#### WORK TO BE COMPLETED
Return the lines from the start of the data through the line with "# Own layout". Include both of those lines and no others.

● ● ● ● ●

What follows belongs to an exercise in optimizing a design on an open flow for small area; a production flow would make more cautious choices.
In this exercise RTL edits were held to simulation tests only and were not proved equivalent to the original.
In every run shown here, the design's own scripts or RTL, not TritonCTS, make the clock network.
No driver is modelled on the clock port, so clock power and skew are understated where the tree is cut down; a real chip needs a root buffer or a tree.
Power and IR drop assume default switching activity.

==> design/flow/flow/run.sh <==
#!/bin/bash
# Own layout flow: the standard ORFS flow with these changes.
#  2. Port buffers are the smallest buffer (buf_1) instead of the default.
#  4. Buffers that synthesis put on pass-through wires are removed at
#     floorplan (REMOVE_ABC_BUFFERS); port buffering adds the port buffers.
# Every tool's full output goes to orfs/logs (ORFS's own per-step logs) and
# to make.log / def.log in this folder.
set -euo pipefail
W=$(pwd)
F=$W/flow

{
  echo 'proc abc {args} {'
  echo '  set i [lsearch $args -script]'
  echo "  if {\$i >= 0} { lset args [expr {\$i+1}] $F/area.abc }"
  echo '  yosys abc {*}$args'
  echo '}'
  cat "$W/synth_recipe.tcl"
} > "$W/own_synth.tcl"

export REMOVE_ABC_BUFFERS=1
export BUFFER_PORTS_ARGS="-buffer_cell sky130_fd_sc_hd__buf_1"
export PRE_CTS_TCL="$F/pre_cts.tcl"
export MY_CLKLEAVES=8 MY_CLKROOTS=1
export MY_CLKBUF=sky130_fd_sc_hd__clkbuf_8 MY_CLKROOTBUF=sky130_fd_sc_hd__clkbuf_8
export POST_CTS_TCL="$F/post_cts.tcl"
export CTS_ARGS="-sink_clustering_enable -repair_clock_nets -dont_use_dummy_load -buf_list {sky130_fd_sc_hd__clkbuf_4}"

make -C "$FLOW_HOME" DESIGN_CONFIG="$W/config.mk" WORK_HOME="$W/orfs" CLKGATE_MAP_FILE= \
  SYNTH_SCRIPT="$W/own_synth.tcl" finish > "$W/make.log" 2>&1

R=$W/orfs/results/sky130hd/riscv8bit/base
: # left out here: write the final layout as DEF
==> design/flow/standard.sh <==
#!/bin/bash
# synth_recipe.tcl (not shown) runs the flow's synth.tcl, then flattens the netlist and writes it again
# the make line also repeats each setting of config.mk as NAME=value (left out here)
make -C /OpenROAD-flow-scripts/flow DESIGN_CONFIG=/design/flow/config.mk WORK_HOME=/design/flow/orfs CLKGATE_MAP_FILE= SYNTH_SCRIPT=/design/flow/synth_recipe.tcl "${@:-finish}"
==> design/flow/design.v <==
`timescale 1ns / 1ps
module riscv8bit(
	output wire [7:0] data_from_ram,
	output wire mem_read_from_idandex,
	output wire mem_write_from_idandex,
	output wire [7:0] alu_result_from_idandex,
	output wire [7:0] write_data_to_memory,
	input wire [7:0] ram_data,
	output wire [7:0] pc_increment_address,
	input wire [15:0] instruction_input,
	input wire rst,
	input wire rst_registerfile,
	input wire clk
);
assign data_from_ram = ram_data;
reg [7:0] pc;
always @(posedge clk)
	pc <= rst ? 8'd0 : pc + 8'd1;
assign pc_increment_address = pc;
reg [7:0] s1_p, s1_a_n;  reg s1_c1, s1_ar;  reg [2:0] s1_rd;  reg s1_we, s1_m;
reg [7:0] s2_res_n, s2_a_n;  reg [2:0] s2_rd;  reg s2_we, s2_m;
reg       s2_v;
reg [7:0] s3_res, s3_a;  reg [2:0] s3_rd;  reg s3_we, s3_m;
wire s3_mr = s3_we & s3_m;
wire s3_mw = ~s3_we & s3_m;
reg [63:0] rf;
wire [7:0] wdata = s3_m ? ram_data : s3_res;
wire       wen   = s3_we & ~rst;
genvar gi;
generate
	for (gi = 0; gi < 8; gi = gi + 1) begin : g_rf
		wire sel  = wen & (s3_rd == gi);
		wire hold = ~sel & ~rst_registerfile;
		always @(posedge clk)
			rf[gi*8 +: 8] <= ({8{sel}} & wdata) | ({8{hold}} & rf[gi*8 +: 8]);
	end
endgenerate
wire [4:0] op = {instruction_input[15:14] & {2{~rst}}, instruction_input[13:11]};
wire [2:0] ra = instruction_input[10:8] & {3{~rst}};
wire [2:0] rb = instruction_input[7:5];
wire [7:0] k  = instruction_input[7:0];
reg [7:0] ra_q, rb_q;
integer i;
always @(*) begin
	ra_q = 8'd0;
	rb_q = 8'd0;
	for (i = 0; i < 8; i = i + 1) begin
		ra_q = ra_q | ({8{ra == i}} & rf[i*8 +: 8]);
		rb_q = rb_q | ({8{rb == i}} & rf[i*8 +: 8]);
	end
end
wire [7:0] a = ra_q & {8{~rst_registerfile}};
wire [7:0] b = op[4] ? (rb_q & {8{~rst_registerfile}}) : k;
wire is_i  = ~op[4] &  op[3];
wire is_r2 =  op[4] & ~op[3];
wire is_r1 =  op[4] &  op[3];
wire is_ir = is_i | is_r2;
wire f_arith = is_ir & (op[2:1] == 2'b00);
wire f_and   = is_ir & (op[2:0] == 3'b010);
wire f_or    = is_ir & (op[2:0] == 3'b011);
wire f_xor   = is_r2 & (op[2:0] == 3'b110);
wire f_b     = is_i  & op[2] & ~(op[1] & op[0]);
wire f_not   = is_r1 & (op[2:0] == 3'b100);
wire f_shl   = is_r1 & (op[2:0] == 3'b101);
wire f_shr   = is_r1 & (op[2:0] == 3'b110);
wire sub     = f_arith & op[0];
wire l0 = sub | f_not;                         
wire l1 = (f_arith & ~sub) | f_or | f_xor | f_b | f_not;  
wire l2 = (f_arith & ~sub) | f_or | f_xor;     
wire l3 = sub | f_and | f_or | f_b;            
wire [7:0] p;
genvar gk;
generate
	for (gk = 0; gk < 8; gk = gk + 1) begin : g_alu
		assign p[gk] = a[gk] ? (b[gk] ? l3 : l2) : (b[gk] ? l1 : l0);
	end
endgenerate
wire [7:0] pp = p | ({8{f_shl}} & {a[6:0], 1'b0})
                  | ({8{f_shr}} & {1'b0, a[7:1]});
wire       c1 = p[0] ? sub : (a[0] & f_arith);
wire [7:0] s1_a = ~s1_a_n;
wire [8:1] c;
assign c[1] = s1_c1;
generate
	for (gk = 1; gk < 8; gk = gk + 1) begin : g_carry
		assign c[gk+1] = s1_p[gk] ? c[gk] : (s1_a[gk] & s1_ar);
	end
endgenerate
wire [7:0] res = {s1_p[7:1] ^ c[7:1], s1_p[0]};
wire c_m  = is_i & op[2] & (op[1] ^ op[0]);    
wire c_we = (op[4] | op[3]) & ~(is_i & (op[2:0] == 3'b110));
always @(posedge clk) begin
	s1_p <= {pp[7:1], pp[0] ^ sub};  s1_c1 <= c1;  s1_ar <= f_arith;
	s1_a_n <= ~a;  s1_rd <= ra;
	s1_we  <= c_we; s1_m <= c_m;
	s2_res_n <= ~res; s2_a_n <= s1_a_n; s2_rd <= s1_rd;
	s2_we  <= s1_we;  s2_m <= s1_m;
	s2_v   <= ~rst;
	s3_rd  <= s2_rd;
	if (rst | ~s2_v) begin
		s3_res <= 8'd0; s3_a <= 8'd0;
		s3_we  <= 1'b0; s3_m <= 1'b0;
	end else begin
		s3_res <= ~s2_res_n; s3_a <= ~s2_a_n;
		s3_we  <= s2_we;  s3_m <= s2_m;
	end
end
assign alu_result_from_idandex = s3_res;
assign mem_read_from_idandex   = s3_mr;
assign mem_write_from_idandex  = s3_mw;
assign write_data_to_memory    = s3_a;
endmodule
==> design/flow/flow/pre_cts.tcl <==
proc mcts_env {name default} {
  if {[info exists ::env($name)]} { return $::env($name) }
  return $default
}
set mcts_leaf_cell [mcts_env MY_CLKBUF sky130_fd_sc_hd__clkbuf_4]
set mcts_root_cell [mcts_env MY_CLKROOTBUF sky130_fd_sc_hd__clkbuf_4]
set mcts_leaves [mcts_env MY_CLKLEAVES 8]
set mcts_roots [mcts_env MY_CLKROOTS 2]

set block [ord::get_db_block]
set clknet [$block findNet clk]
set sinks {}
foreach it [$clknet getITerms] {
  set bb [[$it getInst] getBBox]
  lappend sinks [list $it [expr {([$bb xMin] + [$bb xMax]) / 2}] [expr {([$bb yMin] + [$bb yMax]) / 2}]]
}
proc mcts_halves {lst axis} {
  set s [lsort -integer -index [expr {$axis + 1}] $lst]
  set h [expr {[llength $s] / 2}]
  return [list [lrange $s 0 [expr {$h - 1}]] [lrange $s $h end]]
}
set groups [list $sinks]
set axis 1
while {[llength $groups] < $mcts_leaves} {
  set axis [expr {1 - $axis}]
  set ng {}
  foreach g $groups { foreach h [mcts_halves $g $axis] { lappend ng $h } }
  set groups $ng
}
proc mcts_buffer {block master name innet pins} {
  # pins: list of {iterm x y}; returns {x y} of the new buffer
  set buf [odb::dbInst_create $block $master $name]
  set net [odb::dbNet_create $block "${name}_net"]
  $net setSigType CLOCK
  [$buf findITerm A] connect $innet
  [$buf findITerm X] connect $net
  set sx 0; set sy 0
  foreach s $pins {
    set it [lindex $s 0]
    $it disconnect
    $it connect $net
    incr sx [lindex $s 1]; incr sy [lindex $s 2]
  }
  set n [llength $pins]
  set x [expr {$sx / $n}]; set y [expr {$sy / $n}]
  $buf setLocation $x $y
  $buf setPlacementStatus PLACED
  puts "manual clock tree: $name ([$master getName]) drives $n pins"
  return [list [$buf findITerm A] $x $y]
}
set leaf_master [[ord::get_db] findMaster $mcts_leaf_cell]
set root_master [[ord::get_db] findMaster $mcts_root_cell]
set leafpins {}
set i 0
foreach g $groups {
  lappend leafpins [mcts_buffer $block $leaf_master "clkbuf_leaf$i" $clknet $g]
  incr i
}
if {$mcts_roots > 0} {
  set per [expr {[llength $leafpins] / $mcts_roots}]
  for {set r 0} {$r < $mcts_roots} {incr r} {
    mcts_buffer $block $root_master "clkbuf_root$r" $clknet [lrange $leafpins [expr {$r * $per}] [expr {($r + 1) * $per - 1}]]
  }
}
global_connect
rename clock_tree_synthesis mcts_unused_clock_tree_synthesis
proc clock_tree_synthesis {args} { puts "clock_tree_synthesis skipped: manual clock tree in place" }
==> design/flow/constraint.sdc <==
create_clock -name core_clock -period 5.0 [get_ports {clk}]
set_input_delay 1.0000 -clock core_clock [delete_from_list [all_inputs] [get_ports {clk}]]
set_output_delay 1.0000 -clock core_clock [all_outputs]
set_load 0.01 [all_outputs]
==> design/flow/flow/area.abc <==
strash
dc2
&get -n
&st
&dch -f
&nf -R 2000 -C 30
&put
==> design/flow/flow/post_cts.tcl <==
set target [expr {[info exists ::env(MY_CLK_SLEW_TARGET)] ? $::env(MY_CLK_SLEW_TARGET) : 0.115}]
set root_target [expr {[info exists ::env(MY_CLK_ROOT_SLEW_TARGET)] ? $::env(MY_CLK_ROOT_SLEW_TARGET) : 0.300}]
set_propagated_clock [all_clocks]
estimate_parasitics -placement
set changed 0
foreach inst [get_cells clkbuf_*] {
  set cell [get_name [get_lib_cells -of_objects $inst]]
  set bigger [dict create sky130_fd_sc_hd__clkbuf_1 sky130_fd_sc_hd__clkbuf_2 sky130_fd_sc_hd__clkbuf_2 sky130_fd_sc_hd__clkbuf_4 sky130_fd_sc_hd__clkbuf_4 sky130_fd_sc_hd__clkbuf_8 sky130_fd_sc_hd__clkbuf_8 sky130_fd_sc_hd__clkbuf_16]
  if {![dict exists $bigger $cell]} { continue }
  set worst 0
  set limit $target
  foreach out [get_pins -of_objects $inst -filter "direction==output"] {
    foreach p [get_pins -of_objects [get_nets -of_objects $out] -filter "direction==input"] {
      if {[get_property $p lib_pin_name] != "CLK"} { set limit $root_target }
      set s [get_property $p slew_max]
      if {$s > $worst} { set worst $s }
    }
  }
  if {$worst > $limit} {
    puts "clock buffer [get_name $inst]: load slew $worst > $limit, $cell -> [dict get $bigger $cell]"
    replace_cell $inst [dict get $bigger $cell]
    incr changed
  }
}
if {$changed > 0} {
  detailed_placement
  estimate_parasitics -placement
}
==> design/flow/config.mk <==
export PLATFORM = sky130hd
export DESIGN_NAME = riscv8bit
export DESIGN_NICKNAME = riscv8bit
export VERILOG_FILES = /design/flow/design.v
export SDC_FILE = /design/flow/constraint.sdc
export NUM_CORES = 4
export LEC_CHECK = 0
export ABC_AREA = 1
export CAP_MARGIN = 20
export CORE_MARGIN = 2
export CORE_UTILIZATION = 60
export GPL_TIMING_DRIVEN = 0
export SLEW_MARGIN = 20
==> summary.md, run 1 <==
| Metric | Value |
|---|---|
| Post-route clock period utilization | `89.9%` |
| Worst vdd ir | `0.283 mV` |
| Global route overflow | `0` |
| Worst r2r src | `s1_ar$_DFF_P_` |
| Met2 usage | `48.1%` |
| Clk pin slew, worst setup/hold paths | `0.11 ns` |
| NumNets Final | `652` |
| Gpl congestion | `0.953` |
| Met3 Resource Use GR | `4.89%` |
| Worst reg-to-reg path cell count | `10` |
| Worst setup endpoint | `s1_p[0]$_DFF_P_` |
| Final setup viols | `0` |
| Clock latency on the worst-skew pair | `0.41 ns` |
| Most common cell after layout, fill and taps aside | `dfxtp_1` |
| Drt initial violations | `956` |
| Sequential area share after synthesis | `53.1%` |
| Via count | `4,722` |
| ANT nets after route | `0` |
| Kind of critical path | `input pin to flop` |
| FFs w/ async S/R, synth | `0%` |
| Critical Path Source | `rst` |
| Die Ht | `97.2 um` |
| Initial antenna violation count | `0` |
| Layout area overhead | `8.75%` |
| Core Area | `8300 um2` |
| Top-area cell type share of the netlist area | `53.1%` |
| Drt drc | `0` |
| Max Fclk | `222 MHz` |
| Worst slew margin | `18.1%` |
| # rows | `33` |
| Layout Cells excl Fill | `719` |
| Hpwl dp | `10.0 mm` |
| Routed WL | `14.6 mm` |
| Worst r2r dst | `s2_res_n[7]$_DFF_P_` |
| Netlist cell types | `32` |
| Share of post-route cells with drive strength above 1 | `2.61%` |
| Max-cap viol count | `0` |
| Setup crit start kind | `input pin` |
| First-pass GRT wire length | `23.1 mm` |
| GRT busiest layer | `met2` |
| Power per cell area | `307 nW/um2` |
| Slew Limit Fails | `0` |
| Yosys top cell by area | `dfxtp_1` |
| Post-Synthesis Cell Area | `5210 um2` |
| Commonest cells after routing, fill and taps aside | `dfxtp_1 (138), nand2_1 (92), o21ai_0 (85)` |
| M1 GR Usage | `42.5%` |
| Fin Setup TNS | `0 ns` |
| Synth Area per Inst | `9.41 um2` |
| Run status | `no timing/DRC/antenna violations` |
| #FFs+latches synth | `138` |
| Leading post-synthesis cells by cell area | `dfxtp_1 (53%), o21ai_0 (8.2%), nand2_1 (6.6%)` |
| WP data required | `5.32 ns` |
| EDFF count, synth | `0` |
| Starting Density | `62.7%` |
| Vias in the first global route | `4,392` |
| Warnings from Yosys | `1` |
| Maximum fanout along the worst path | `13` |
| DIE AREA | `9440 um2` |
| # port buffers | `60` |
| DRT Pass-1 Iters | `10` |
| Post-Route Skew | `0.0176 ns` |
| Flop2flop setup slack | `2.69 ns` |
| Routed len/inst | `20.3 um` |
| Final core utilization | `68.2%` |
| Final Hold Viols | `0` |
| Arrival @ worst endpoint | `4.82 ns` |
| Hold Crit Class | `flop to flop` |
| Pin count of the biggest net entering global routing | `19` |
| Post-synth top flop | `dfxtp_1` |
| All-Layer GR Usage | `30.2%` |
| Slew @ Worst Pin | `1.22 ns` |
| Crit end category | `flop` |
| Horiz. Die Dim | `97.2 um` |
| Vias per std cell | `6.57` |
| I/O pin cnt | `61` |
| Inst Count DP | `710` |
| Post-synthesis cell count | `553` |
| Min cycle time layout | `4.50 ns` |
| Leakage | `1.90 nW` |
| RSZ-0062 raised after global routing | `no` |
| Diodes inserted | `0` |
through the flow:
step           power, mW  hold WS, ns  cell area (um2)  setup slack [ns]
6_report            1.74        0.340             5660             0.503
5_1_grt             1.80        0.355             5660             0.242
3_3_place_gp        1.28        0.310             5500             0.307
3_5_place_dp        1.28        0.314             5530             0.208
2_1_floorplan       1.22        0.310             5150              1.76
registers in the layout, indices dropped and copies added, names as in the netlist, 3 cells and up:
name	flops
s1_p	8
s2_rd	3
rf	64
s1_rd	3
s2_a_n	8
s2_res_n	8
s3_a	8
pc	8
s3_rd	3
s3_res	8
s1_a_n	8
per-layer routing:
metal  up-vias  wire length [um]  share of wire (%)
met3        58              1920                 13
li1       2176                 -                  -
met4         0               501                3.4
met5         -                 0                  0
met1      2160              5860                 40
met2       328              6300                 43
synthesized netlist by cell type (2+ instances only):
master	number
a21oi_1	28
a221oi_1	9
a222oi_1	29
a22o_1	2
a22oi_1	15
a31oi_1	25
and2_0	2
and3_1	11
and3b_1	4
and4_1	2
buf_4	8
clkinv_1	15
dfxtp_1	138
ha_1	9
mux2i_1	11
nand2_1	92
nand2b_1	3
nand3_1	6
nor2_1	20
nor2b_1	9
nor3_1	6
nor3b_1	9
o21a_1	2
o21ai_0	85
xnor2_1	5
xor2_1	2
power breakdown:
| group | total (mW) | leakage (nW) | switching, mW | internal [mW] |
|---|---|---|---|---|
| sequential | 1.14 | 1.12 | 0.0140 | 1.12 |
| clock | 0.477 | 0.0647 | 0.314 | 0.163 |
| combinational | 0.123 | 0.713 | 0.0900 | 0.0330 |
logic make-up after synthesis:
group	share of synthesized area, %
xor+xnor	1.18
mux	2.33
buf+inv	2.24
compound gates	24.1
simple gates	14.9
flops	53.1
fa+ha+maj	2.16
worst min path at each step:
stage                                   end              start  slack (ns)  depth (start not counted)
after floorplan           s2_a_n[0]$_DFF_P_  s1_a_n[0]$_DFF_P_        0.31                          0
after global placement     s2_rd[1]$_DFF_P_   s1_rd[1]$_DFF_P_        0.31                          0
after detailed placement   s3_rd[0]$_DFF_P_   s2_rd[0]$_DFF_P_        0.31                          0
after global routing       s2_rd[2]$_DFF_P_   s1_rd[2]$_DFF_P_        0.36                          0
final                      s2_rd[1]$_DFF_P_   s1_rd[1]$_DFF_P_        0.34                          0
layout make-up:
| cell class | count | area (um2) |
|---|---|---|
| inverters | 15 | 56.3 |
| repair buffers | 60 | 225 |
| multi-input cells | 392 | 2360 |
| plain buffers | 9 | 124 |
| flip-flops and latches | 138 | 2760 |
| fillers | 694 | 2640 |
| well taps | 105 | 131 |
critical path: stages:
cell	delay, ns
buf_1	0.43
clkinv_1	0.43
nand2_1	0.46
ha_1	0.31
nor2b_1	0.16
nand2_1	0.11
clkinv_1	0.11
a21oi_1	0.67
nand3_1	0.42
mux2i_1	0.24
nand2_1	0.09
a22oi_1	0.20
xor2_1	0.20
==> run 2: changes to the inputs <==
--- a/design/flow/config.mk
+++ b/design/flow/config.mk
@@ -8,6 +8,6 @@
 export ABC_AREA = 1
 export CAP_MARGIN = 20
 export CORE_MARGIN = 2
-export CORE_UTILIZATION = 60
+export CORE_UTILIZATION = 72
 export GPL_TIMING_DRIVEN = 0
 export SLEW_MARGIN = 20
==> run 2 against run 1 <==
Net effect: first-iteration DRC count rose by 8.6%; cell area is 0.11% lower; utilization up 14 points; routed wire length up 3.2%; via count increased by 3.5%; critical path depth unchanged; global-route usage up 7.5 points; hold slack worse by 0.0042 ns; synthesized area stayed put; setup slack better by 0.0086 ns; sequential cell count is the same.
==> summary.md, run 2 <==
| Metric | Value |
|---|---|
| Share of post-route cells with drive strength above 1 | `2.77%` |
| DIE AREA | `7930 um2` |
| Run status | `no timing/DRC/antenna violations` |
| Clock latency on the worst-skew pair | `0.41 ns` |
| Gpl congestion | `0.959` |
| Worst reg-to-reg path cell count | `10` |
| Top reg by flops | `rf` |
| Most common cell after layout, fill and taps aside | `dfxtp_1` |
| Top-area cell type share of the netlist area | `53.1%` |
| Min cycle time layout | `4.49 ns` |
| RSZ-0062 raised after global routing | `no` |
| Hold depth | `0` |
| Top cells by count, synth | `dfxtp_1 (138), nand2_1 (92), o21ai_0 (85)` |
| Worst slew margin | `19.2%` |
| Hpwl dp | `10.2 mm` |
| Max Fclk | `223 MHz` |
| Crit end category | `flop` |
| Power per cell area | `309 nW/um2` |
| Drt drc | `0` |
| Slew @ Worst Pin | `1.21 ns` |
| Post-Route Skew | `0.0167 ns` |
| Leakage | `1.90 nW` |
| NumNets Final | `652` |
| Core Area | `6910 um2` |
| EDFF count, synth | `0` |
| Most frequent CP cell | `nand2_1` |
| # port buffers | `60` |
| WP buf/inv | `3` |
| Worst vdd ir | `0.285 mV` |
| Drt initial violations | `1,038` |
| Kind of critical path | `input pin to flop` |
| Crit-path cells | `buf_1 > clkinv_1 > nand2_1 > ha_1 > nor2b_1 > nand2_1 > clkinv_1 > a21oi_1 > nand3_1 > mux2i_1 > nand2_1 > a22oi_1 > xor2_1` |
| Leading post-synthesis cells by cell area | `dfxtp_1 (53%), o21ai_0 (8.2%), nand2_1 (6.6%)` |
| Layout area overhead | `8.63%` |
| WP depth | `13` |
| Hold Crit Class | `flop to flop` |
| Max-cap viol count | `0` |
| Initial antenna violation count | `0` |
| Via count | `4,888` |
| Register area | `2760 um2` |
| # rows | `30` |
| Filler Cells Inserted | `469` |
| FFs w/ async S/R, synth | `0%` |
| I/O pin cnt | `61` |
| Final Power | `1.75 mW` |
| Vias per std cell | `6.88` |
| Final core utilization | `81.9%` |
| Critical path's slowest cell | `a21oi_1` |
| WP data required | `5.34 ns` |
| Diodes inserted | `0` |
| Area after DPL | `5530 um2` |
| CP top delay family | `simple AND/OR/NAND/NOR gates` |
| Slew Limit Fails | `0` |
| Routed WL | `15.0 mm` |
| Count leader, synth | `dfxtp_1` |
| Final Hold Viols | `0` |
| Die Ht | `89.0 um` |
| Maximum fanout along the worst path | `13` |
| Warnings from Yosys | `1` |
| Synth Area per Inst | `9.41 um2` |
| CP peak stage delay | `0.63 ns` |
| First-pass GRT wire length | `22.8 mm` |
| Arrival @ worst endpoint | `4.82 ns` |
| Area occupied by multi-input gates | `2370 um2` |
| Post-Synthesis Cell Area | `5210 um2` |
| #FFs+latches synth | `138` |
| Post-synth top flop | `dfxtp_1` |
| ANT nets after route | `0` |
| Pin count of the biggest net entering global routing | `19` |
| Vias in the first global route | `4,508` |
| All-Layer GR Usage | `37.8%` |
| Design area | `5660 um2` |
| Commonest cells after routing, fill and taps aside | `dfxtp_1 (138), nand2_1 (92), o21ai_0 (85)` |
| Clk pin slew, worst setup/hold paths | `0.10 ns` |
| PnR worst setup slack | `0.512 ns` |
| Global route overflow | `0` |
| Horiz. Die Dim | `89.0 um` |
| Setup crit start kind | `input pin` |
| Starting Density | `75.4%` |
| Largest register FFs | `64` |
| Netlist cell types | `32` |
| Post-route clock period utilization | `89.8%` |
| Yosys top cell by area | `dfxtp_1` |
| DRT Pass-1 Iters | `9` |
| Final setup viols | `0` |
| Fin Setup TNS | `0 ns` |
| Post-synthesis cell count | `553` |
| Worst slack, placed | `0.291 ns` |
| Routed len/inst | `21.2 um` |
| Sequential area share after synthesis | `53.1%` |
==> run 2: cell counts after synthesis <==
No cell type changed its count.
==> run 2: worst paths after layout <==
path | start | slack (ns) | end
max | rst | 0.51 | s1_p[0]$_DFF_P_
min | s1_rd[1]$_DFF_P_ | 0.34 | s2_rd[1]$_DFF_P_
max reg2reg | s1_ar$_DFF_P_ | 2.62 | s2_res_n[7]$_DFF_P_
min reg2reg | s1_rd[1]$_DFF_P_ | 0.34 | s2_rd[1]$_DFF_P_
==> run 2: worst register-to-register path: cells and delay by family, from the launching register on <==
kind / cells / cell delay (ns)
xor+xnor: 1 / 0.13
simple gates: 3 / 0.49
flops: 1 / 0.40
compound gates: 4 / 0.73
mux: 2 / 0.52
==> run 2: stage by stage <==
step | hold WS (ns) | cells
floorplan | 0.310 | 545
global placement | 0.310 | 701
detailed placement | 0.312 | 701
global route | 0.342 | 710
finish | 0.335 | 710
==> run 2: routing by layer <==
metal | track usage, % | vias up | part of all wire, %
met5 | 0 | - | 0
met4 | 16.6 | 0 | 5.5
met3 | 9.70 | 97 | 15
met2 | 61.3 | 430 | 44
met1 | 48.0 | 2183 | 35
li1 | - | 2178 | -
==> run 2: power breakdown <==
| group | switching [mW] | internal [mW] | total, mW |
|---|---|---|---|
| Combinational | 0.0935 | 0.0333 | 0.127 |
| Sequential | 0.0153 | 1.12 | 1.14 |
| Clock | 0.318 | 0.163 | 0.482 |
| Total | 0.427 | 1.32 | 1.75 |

● ● ● ● ●

#### RESPONSE AREA
What follows belongs to an exercise in optimizing a design on an open flow for small area; a production flow would make more cautious choices.
In this exercise RTL edits were held to simulation tests only and were not proved equivalent to the original.
In every run shown here, the design's own scripts or RTL, not TritonCTS, make the clock network.
No driver is modelled on the clock port, so clock power and skew are understated where the tree is cut down; a real chip needs a root buffer or a tree.
Power and IR drop assume default switching activity.

==> design/flow/flow/run.sh <==
#!/bin/bash
# Own layout flow: the standard ORFS flow with these changes.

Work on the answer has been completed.